While the Client focuses on solving today’s issue, the Coach should keep a broader view that doesn’t leave the Client out on the perimeter.

Working with someone as a coach is a process of discovery. Some days we coaches do a better job than other days at creating the space for that. We invite our client to establish a focus for the session and ask them to define the outcome they’re seeking—an insight, a next step, a new way of looking at the issue. 

If we do a good job asking questions that are engaging and open-ended, they explore the context of the issue and gain a different view of their role. They connect the dots and choose what they want to do and who they want to be today, tomorrow, and beyond. Each time they do it, they reinforce a healthy practice of discovery and build up their problem-solving muscle.
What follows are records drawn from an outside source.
From an optimization exercise on the open Yosys and OpenROAD flow, aimed at small area, a short achievable clock period and few clock cycles per item; shortcuts taken in it are not production practice.
In this exercise RTL edits were held to simulation tests only and were not proved equivalent to the original.

==> flow/design.v <==
module tpu_rsqrt_iter_unit #(
  parameter int IN_WIDTH  = 16,
  parameter int IN_FRAC   = 8,
  parameter int OUT_WIDTH = 16,
  parameter int OUT_FRAC  = 11,
  parameter int LUT_BITS  = 6,
  parameter int MAX_ITERS = 3,
  parameter int TAG_WIDTH = 4
) (
  input  logic                           clk,
  input  logic                           rst_n,
  input  logic                           flush,
  input  logic                           in_valid,
  output logic                           in_ready,
  input  logic [IN_WIDTH-1:0]            in_data,
  input  logic                           in_op,
  input  logic [$clog2(MAX_ITERS+1)-1:0] in_iters,
  input  logic [TAG_WIDTH-1:0]           in_tag,
  output logic                           out_valid,
  input  logic                           out_ready,
  output logic [OUT_WIDTH-1:0]           out_data,
  output logic [TAG_WIDTH-1:0]           out_tag,
  output logic                           out_sat,
  output logic                           out_zero,
  output logic                           busy,
  output logic [31:0]                    ops_count,
  output logic [31:0]                    sat_count
);
  localparam int NS = 10;    
  localparam logic [64*19-1:0] TAB_R0 = {19'd263174, 19'd265271, 19'd267419, 19'd269620, 19'd271876, 19'd274190, 19'd276564, 19'd279001, 19'd281503, 19'd284074, 19'd286717, 19'd289434, 19'd292231, 19'd295110, 19'd298076, 19'd301133, 19'd304287, 19'd307541, 19'd310902, 19'd314376, 19'd317969, 19'd321688, 19'd325541, 19'd329536, 19'd333681, 19'd337987, 19'd342463, 19'd347123, 19'd351978, 19'd357043, 19'd362333, 19'd367865, 19'd373658, 19'd379734, 19'd386117, 19'd392833, 19'd399911, 19'd407387, 19'd415298, 19'd423689, 19'd432609, 19'd442118, 19'd452283, 19'd463183, 19'd474911, 19'd487578, 19'd501315, 19'd516283, 19'd373658, 19'd379734, 19'd386117, 19'd392833, 19'd399911, 19'd407387, 19'd415298, 19'd423689, 19'd432609, 19'd442118, 19'd452283, 19'd463183, 19'd474911, 19'd487578, 19'd501315, 19'd516283};
  localparam logic [64*20-1:0] TAB_T1 = {20'd264208, 20'd268435, 20'd272800, 20'd277309, 20'd281969, 20'd286789, 20'd291777, 20'd296941, 20'd302291, 20'd307838, 20'd313593, 20'd319564, 20'd325771, 20'd332221, 20'd338933, 20'd345920, 20'd353205, 20'd360799, 20'd368728, 20'd377015, 20'd385682, 20'd394756, 20'd404269, 20'd414253, 20'd424739, 20'd435772, 20'd447391, 20'd459649, 20'd472597, 20'd486296, 20'd500813, 20'd516222, 20'd532609, 20'd550071, 20'd568719, 20'd588675, 20'd610079, 20'd633103, 20'd657930, 20'd684785, 20'd713922, 20'd745652, 20'd780334, 20'd818399, 20'd860368, 20'd906876, 20'd958697, 20'd1016800, 20'd532609, 20'd550071, 20'd568719, 20'd588675, 20'd610079, 20'd633103, 20'd657930, 20'd684785, 20'd713922, 20'd745652, 20'd780334, 20'd818399, 20'd860368, 20'd906876, 20'd958697, 20'd1016800};
  localparam logic [64*30-1:0] TAB_G = {30'd135348223, 30'd137533439, 30'd139755519, 30'd142069759, 30'd144495615, 30'd146962431, 30'd149494783, 30'd152150015, 30'd154905599, 30'd157724671, 30'd160615423, 30'd163790847, 30'd166870015, 30'd170219519, 30'd173632511, 30'd177274879, 30'd180884479, 30'd184858623, 30'd188948479, 30'd193146879, 30'd197584895, 30'd202268671, 30'd207105023, 30'd212131839, 30'd217558015, 30'd223174655, 30'd229184511, 30'd235433983, 30'd242058239, 30'd249053183, 30'd256461823, 30'd264372223, 30'd272794623, 30'd281753599, 30'd291255295, 30'd301445119, 30'd312470527, 30'd324200447, 30'd336926719, 30'd350658559, 30'd365643775, 30'd381886463, 30'd399632383, 30'd419123199, 30'd440614911, 30'd464396287, 30'd490937343, 30'd520683519, 30'd272794623, 30'd281753599, 30'd291255295, 30'd301445119, 30'd312470527, 30'd324200447, 30'd336926719, 30'd350658559, 30'd365643775, 30'd381886463, 30'd399632383, 30'd419123199, 30'd440614911, 30'd464396287, 30'd490937343, 30'd520683519};
  function automatic logic [37:0] sq19(input logic [18:0] r);
    logic [37:0] s;
    s = '0;
    for (int i = 0; i < 19; i++)
      s = s + ({38{r[i]}} & ((({19'd0, r} >> (i + 1)) << (2*i + 2)) | (38'd1 << (2*i))));
    sq19 = s;
  endfunction
  logic [NS:1] v_q;
  logic        en, accept, out_hs;
  logic [31:0] ops_count_q, sat_count_q;
  logic        out_sat_q;
  assign en       = !(v_q[NS] && !out_ready);
  assign in_ready = rst_n && !flush && en;
  assign accept   = in_valid && in_ready;
  assign out_hs   = v_q[NS] && out_ready && !flush;
  always_ff @(posedge clk or negedge rst_n) begin
    if (!rst_n) begin
      v_q         <= '0;
      ops_count_q <= '0;
      sat_count_q <= '0;
    end else begin
      if (flush)   v_q <= '0;
      else if (en) v_q <= {v_q[NS-1:1], accept};
      ops_count_q <= ops_count_q + (out_hs ? 32'd1 : 32'd0);
      sat_count_q <= sat_count_q + ((out_hs && out_sat_q) ? 32'd1 : 32'd0);
    end
  end
  logic [2:0]  sp;           
  logic [15:0] m_in;
  always_comb begin
    sp = 3'd7;
    for (int p = 0; p < 8; p++)
      if (in_data[2*p +: 2] != 2'b00) sp = 3'(7 - p);
    m_in = in_data << {sp, 1'b0};
  end
  logic [15:0] m_q  [1:NS-1];
  logic [2:0]  sp_q [1:NS-1];
  logic        z_q  [1:NS-1];
  logic        op_q [1:NS-1];
  logic [1:0]  it_q [1:8];
  logic [3:0]  tag_q[1:NS-1];
  always_ff @(posedge clk) begin
    if (en) begin
      m_q[1]   <= m_in;
      sp_q[1]  <= sp;
      z_q[1]   <= (in_data == '0);
      op_q[1]  <= in_op;
      it_q[1]  <= in_iters;
      tag_q[1] <= in_tag;
      for (int k = 2; k <= NS-1; k++) begin
        m_q[k]   <= m_q[k-1];
        sp_q[k]  <= sp_q[k-1];
        z_q[k]   <= z_q[k-1];
        op_q[k]  <= op_q[k-1];
        tag_q[k] <= tag_q[k-1];
      end
      for (int k = 2; k <= 8; k++) it_q[k] <= it_q[k-1];
    end
  end
  logic [5:0]  idx2;
  logic [19:0] t1_q;
  logic [19:0] gh_q;         
  logic [18:0] r0_q;
  assign idx2 = m_q[1][15:10];
  always_ff @(posedge clk) if (en) begin
    t1_q <= TAB_T1[idx2*20 +: 20];
    gh_q <= TAB_G[idx2*30 + 10 +: 20];
    r0_q <= TAB_R0[idx2*19 +: 19];
  end
  logic [29:0] q3;
  logic [13:0] e1_q;
  logic [18:0] r0_q3;
  assign q3 = {gh_q, 10'h3FF} - m_q[2][9:0] * t1_q;    
  always_ff @(posedge clk) if (en) begin
    e1_q  <= q3[29:16];
    r0_q3 <= r0_q;
  end
  logic [37:0] p3;
  logic [18:0] r_q3;
  always_comb begin
    logic [14:0] ex;
    logic [2:0]  g;
    logic [20:0] pp;
    logic        ng;
    ex = {e1_q, 1'b0};
    p3 = {r0_q3, 19'd0};
    for (int k = 0; k < 7; k++) begin
      g = ex[2*k +: 3];
      case (g)
        3'b001, 3'b010: pp = {2'b00, r0_q3};
        3'b011:         pp = {1'b0, r0_q3, 1'b0};
        3'b100:         pp = ~{1'b0, r0_q3, 1'b0};
        3'b101, 3'b110: pp = ~{2'b00, r0_q3};
        default:        pp = '0;
      endcase
      ng = g[2] && !(g[1] && g[0]);
      p3 = p3 + ({17'd0, ~pp[20], pp[19:0]} << (2*k)) + ({37'd0, ng} << (2*k)) - (38'd1 << (20 + 2*k));
    end
  end
  always_ff @(posedge clk) if (en) r_q3 <= (it_q[3] != 2'd0) ? p3[37:19] : r0_q3;
  logic [37:0] sq4;
  logic [19:0] t2_q;
  logic [18:0] r_q4;
  assign sq4 = sq19(r_q3);
  always_ff @(posedge clk) if (en) begin t2_q <= sq4[37:18]; r_q4 <= r_q3; end
  logic [23:0] p5;
  logic [7:0]  y_q;
  logic [18:0] r_q5;
  assign p5 = m_q[5] * t2_q;    
  always_ff @(posedge clk) if (en) begin y_q <= ~p5[23:16]; r_q5 <= r_q4; end
  logic [37:0] n6;
  logic [18:0] r6_d, r_q6;
  assign n6 = {r_q5, 19'd0} + r_q5 * y_q + r_q5;
  always_comb begin
    if (y_q == 8'hFE)      r6_d = r_q5 - 19'd1;    
    else if (y_q == 8'hFF) r6_d = r_q5;            
    else                   r6_d = n6[37:19];
  end
  always_ff @(posedge clk) if (en) r_q6 <= (it_q[6] >= 2'd2) ? r6_d : r_q5;
  logic [37:0] sq7;
  logic [18:0] t3_q, r_q7;
  logic [26:0] mra_q;
  assign sq7 = sq19(r_q6);
  always_ff @(posedge clk) if (en) begin
    t3_q  <= sq7[36:18];
    r_q7  <= r_q6;
    mra_q <= m_q[7][7:0] * r_q6;
  end
  logic [18:0] p8;
  logic [2:0]  y3;
  logic [34:0] mr8;
  logic        dn_d, d1_d, d2_d;              
  logic        dn_q, d1_q, d2_q;
  logic [34:0] mr_q;
  logic [18:0] r_q8;
  assign p8  = m_q[8] * t3_q;    
  assign y3  = ~p8[18:16];       
  logic [26:0] mrb8;
  assign mrb8 = m_q[8][15:8] * r_q7;
  assign mr8 = {8'd0, mra_q} + {mrb8, 8'd0};
  always_comb begin
    dn_d = 1'b0; d1_d = 1'b0; d2_d = 1'b0;
    if (it_q[8] == 2'd3) begin
      case (y3)
        3'd6:    dn_d = 1'b1;                                    
        3'd1:    d1_d = r_q7[18];                                
        3'd2:    if (r_q7 >= 19'd349526) d2_d = 1'b1;            
                 else d1_d = 1'b1;
        default: ;                                               
      endcase
    end
  end
  always_ff @(posedge clk) if (en) begin
    dn_q <= dn_d; d1_q <= d1_d; d2_q <= d2_d;
    mr_q <= mr8;
    r_q8 <= r_q7;
  end
  logic [16:0] q9;
  logic [35:0] a9, b9, c9, w9;
  logic [3:0]  sh9;
  logic [19:0] hi9;
  logic [19:0] o9;
  logic        sat9;
  logic [15:0] out_data_q;
  logic [3:0]  out_tag_q;
  logic        out_zero_q;
  assign q9  = op_q[9] ? {1'b0, m_q[9]} : 17'h10000;
  assign a9  = op_q[9] ? {1'b0, mr_q} : {1'b0, r_q8, 16'd0};
  assign b9  = dn_q ? ~{19'd0, q9} + 36'd1 :
               d1_q ? {19'd0, q9} :
               d2_q ? {18'd0, q9, 1'b0} : 36'd0;
  assign sh9 = op_q[9] ? (4'd3 + {1'b0, sp_q[9]}) : (4'd11 - {1'b0, sp_q[9]});
  assign c9  = 36'd1 << (5'd15 + {1'b0, sh9});
  assign w9  = a9 + b9 + c9;
  assign hi9 = w9[35:16];
  assign o9  = hi9 >> sh9;
  assign sat9 = |o9[19:16];
  always_ff @(posedge clk) if (en) begin
    out_data_q <= z_q[9] ? (op_q[9] ? 16'h0000 : 16'hFFFF) : (sat9 ? 16'hFFFF : o9[15:0]);
    out_tag_q  <= tag_q[9];
    out_sat_q  <= !z_q[9] && sat9;
    out_zero_q <= z_q[9];
  end
  assign out_valid = v_q[NS];
  assign busy      = |v_q;
  assign out_data  = out_data_q;
  assign out_tag   = out_tag_q;
  assign out_sat   = out_sat_q;
  assign out_zero  = out_zero_q;
  assign ops_count = ops_count_q;
  assign sat_count = sat_count_q;
endmodule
Here the Client focuses on today’s challenge, and the Coach keeps a larger focus on the Client and their context.

In the case Elias and I were discussing, the client leader was regularly finding themselves upset, reactive, and then demoralized by a colleague’s constant critique. It can help to ask, “What strategies have you employed successfully in the past with difficult people?” But that should be a starting point only. 

Subsequent questions can broaden your field of vision and lead to a more nuanced self-understanding, opening the door to a creative discovery process that works out how you’ll move forward:  

“What’s really important to you that caused you to become so upset?” 

“What kind of leader do you want to be when you’re with others who disagree with you?”

“What’s here for you to learn?”

“What are your values?”

As you engage in answering questions like these, you naturally have new thoughts, build out your self knowledge, and choose new directions. Even without a coach, you can try this when facing any problem. Ask yourself questions that dig deeper into what you really think and why, or that require you to look at the issue from someone else’s viewpoint. 

As a creative discovery process, a good coaching session works in much the same way as a good mind-map. As the client, you establish a focal point and, with the coach’s encouragement, figuratively start drawing out your thoughts on the matter, defining ideas, options, allies, and directions, and discovering where connections might occur. 

Whether it’s a mind-map or a coaching session, it rarely unfolds in an orderly, linear, A-to-Z fashion. But as new ideas appear in a defined space or time, fresh insights and clear next steps commonly take shape, too. Above all, the client works on the problem, and as the coach, you’ll find me back in my client’s corner, helping them explore multiple angles as they decide on the best path forward for them.